**config.mk**
```make
export PLATFORM = sky130hd
export DESIGN_NAME = il_bank_xbar
export DESIGN_NICKNAME = d
export VERILOG_FILES = /design/src/rtl/il_xbar_pkg.sv /design/src/rtl/il_tag_fifo.sv /design/src/rtl/il_bank_xbar.sv
export SDC_FILE = /design/constraint.sdc
export NUM_CORES = 1
export LEC_CHECK = 0
export ABC_CLOCK_PERIOD_IN_PS = 5920
export CORE_AREA = 5 5 350 352
export DETAILED_ROUTE_END_ITERATION = 6
export DIE_AREA = 0 0 355 357
export PLACE_DENSITY_LB_ADDON = 0.2
export SLEW_MARGIN = 20
export SYNTH_ARGS = -nofsm -noshare
export SYNTH_HDL_FRONTEND = slang
export SYNTH_SLANG_ARGS = --single-unit
```
**constraint.sdc**
```tcl
create_clock -name clk_i -period 5.92 [get_ports clk_i]
set_input_delay 1.184 -clock clk_i [delete_from_list [all_inputs] [get_ports clk_i]]
set_output_delay 1.184 -clock clk_i [all_outputs]
set_load 0.01 [all_outputs]
```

--------------------

Take the entries above and return all of them exactly.

**config.mk**
```make
export PLATFORM = sky130hd
export DESIGN_NAME = il_bank_xbar
export DESIGN_NICKNAME = d
export VERILOG_FILES = /design/src/rtl/il_xbar_pkg.sv /design/src/rtl/il_tag_fifo.sv /design/src/rtl/il_bank_xbar.sv
export SDC_FILE = /design/constraint.sdc
export NUM_CORES = 1
export LEC_CHECK = 0
export ABC_CLOCK_PERIOD_IN_PS = 5920
export CORE_AREA = 5 5 350 352
export DETAILED_ROUTE_END_ITERATION = 6
export DIE_AREA = 0 0 355 357
export PLACE_DENSITY_LB_ADDON = 0.2
export SLEW_MARGIN = 20
export SYNTH_ARGS = -nofsm -noshare
export SYNTH_HDL_FRONTEND = slang
export SYNTH_SLANG_ARGS = --single-unit
```
**constraint.sdc**
```tcl
create_clock -name clk_i -period 5.92 [get_ports clk_i]
set_input_delay 1.184 -clock clk_i [delete_from_list [all_inputs] [get_ports clk_i]]
set_output_delay 1.184 -clock clk_i [all_outputs]
set_load 0.01 [all_outputs]
```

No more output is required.